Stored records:
>>>>>
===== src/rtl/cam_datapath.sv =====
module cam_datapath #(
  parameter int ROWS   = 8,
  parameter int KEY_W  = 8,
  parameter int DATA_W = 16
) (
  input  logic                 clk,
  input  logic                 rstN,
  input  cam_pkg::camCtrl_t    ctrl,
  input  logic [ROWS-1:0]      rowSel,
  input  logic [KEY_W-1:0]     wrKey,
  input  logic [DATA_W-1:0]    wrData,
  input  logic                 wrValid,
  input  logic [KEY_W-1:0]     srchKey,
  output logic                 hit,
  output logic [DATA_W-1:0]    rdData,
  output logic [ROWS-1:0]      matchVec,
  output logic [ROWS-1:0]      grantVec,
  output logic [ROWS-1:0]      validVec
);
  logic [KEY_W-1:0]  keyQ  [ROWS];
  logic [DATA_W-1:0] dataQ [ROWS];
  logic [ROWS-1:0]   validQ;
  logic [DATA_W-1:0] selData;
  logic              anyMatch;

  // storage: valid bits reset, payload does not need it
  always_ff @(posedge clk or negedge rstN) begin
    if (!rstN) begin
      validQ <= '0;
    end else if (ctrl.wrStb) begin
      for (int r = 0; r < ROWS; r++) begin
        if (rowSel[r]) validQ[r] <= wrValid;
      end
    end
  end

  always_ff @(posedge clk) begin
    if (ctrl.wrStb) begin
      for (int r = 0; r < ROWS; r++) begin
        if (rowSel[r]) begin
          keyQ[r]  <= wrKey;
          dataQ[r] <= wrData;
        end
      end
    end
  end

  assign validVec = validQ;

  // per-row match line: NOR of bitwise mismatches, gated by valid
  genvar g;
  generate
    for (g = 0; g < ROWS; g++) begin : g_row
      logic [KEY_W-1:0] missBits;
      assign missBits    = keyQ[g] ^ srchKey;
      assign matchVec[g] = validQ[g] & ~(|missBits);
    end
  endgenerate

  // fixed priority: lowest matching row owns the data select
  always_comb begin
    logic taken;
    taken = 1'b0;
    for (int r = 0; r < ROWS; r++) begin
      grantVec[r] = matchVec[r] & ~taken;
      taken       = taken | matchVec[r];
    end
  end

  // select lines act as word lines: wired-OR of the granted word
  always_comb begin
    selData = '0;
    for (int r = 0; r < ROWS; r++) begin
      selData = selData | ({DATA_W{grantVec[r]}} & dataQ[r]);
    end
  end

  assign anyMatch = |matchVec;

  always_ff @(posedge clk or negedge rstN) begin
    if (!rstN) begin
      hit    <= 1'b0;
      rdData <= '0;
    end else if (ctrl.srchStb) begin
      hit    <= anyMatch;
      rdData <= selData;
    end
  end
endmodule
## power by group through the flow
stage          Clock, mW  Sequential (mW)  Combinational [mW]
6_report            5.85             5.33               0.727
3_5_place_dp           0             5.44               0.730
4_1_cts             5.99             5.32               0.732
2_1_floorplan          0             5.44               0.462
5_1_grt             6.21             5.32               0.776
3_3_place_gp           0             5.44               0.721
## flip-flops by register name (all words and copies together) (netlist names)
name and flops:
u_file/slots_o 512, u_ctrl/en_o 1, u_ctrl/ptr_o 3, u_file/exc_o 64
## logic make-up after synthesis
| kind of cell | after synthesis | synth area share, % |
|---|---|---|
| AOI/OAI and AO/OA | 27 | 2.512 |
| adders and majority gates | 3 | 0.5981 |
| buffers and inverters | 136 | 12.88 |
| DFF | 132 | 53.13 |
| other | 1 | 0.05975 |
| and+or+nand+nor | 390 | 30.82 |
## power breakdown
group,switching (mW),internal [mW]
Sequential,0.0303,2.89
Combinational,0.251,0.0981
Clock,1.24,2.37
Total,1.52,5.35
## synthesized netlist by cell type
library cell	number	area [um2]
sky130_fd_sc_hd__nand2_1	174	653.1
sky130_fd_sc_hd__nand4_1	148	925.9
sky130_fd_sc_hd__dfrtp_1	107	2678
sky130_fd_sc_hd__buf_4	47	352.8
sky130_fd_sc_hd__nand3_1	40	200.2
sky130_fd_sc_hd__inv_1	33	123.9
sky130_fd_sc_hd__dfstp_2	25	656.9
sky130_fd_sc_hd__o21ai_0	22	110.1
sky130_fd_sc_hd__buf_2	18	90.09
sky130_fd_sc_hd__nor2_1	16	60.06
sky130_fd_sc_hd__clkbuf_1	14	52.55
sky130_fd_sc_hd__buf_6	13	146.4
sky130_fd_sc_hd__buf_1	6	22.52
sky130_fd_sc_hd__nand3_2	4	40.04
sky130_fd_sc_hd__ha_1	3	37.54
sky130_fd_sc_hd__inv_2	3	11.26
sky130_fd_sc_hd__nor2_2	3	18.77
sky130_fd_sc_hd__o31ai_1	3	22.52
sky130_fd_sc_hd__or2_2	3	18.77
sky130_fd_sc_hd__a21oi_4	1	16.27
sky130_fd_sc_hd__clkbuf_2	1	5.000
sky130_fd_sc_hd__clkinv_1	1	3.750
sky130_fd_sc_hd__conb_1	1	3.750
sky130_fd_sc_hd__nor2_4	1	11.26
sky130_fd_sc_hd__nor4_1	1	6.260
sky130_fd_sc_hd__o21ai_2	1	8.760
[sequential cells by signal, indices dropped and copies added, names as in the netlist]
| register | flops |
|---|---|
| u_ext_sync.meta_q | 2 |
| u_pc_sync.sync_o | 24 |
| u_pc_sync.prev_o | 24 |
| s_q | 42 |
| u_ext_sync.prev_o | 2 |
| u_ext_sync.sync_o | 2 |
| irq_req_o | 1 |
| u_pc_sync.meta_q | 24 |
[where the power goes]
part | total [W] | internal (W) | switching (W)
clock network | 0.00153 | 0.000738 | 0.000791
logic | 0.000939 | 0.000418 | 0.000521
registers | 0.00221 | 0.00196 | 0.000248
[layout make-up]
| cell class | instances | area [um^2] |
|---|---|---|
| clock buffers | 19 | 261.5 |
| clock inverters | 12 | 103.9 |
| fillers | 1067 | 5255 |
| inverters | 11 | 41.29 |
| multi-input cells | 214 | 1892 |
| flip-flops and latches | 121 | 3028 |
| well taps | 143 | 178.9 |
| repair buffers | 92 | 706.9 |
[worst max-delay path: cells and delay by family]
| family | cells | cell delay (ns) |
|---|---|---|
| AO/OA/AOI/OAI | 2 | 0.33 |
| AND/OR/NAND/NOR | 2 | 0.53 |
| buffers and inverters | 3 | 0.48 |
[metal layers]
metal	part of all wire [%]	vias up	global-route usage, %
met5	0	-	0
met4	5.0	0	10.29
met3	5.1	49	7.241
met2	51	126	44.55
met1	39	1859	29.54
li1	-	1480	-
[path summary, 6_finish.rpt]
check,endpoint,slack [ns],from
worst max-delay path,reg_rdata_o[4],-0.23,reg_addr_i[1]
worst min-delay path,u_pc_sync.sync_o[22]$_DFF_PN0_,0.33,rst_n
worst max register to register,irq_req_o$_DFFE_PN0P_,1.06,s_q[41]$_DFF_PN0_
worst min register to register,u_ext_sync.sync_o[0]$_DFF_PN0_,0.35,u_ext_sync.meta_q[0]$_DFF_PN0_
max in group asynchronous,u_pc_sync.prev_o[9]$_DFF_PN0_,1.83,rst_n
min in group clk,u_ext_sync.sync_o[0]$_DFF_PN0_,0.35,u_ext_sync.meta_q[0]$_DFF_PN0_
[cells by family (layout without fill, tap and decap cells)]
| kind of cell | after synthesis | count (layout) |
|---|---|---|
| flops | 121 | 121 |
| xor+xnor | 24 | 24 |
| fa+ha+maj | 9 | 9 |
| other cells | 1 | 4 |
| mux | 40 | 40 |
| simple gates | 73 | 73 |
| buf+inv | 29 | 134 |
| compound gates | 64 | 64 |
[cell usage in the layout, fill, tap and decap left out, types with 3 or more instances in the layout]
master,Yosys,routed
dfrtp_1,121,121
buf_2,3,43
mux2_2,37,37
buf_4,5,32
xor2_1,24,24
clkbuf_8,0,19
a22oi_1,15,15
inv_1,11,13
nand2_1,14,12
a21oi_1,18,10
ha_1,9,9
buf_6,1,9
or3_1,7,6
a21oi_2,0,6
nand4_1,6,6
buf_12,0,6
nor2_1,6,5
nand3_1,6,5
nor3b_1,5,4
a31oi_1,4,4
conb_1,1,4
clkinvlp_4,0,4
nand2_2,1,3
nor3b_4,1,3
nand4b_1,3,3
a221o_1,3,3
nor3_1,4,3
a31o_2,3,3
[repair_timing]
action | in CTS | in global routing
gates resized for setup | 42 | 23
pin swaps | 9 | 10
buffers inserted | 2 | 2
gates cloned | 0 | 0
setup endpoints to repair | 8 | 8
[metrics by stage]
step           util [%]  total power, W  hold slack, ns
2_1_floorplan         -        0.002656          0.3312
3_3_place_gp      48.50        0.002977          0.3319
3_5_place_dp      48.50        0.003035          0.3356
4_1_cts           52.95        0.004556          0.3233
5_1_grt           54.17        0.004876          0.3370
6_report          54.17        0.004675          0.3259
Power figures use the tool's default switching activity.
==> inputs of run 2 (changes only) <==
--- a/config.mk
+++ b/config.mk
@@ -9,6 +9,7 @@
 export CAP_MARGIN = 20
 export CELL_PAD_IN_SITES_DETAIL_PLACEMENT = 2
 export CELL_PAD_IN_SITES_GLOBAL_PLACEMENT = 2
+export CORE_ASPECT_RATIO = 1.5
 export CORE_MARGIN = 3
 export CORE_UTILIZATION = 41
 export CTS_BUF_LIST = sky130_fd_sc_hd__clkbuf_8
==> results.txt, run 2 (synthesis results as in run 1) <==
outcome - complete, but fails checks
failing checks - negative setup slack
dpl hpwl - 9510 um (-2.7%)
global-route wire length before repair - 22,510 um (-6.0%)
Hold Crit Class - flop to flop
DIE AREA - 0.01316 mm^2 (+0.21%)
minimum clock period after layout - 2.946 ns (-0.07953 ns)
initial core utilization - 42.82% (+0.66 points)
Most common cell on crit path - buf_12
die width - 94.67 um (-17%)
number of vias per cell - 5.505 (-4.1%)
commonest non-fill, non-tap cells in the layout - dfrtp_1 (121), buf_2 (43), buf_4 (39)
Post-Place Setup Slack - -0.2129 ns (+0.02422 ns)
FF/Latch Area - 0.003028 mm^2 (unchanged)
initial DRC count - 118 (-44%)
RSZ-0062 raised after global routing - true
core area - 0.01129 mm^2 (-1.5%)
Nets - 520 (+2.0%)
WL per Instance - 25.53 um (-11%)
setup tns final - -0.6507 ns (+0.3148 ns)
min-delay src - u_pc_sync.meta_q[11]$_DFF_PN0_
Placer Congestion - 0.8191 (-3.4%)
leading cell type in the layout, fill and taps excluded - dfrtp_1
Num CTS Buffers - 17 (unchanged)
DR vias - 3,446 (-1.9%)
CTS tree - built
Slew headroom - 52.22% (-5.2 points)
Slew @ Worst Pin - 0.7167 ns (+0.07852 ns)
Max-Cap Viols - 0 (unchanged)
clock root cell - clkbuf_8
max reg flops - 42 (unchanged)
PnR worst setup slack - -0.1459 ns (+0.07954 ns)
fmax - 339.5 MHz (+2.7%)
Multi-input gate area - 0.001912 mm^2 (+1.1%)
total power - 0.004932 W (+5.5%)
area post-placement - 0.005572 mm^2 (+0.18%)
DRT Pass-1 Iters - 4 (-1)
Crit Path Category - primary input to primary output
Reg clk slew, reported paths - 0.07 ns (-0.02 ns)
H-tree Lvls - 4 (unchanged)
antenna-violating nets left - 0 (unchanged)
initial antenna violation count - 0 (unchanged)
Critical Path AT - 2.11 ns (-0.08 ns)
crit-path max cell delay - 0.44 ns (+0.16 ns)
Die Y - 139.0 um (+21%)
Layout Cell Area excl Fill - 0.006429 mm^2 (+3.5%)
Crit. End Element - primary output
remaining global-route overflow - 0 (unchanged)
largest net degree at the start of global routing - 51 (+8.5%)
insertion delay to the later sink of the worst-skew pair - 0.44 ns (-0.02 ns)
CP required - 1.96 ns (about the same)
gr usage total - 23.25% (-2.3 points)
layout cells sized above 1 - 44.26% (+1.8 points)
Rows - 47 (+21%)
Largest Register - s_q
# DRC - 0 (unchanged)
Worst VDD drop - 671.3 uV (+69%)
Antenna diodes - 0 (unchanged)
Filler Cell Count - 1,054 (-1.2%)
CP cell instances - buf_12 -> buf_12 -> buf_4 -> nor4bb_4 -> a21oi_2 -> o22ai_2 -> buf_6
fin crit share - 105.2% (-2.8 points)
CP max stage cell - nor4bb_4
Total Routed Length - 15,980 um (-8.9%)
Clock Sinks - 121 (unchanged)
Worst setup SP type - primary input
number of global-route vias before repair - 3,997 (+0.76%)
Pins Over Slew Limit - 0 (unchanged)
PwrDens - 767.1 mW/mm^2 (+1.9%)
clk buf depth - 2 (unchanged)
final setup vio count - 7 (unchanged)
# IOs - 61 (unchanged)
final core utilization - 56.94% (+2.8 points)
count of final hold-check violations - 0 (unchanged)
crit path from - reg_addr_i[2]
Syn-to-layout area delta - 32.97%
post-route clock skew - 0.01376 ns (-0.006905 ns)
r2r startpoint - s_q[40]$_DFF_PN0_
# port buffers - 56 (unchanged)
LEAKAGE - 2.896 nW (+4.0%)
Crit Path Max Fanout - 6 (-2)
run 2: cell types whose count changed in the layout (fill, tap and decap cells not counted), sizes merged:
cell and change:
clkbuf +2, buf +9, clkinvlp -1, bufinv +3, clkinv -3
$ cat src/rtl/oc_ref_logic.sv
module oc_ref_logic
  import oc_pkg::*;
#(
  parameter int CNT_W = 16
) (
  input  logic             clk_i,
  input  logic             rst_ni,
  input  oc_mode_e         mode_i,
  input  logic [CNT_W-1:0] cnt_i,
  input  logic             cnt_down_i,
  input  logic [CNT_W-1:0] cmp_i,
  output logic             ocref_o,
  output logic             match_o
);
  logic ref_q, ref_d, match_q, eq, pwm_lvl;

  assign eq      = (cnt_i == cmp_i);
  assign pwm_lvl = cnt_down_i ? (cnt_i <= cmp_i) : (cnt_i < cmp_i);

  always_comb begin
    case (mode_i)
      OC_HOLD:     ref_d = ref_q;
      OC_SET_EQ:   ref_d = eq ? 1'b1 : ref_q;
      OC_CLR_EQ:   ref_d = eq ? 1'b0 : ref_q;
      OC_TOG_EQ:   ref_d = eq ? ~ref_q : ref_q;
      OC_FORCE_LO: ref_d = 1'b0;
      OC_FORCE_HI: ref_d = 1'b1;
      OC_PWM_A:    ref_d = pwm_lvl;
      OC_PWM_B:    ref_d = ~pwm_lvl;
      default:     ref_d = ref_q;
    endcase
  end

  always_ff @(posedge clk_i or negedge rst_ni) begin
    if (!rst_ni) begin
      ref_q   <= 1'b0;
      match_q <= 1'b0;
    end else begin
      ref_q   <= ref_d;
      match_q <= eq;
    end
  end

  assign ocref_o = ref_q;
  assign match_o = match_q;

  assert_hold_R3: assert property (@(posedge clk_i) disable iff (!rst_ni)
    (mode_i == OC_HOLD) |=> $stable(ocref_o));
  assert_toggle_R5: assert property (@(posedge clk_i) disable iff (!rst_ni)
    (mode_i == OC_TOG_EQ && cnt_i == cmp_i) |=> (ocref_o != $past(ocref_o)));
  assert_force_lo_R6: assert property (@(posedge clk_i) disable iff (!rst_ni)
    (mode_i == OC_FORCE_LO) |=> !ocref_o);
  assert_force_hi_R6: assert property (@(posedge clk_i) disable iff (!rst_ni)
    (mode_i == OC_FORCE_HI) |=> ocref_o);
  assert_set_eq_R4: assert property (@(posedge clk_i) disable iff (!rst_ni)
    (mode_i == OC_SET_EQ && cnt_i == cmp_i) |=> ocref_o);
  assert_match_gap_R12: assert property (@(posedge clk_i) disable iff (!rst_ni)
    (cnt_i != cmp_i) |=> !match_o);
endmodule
<<<<<
* _ASSIGNMENT_
Which lines above contain the word "final"? Show each of them.

* _SOLUTION_
setup tns final - -0.6507 ns (+0.3148 ns)
final setup vio count - 7 (unchanged)
final core utilization - 56.94% (+2.8 points)
count of final hold-check violations - 0 (unchanged)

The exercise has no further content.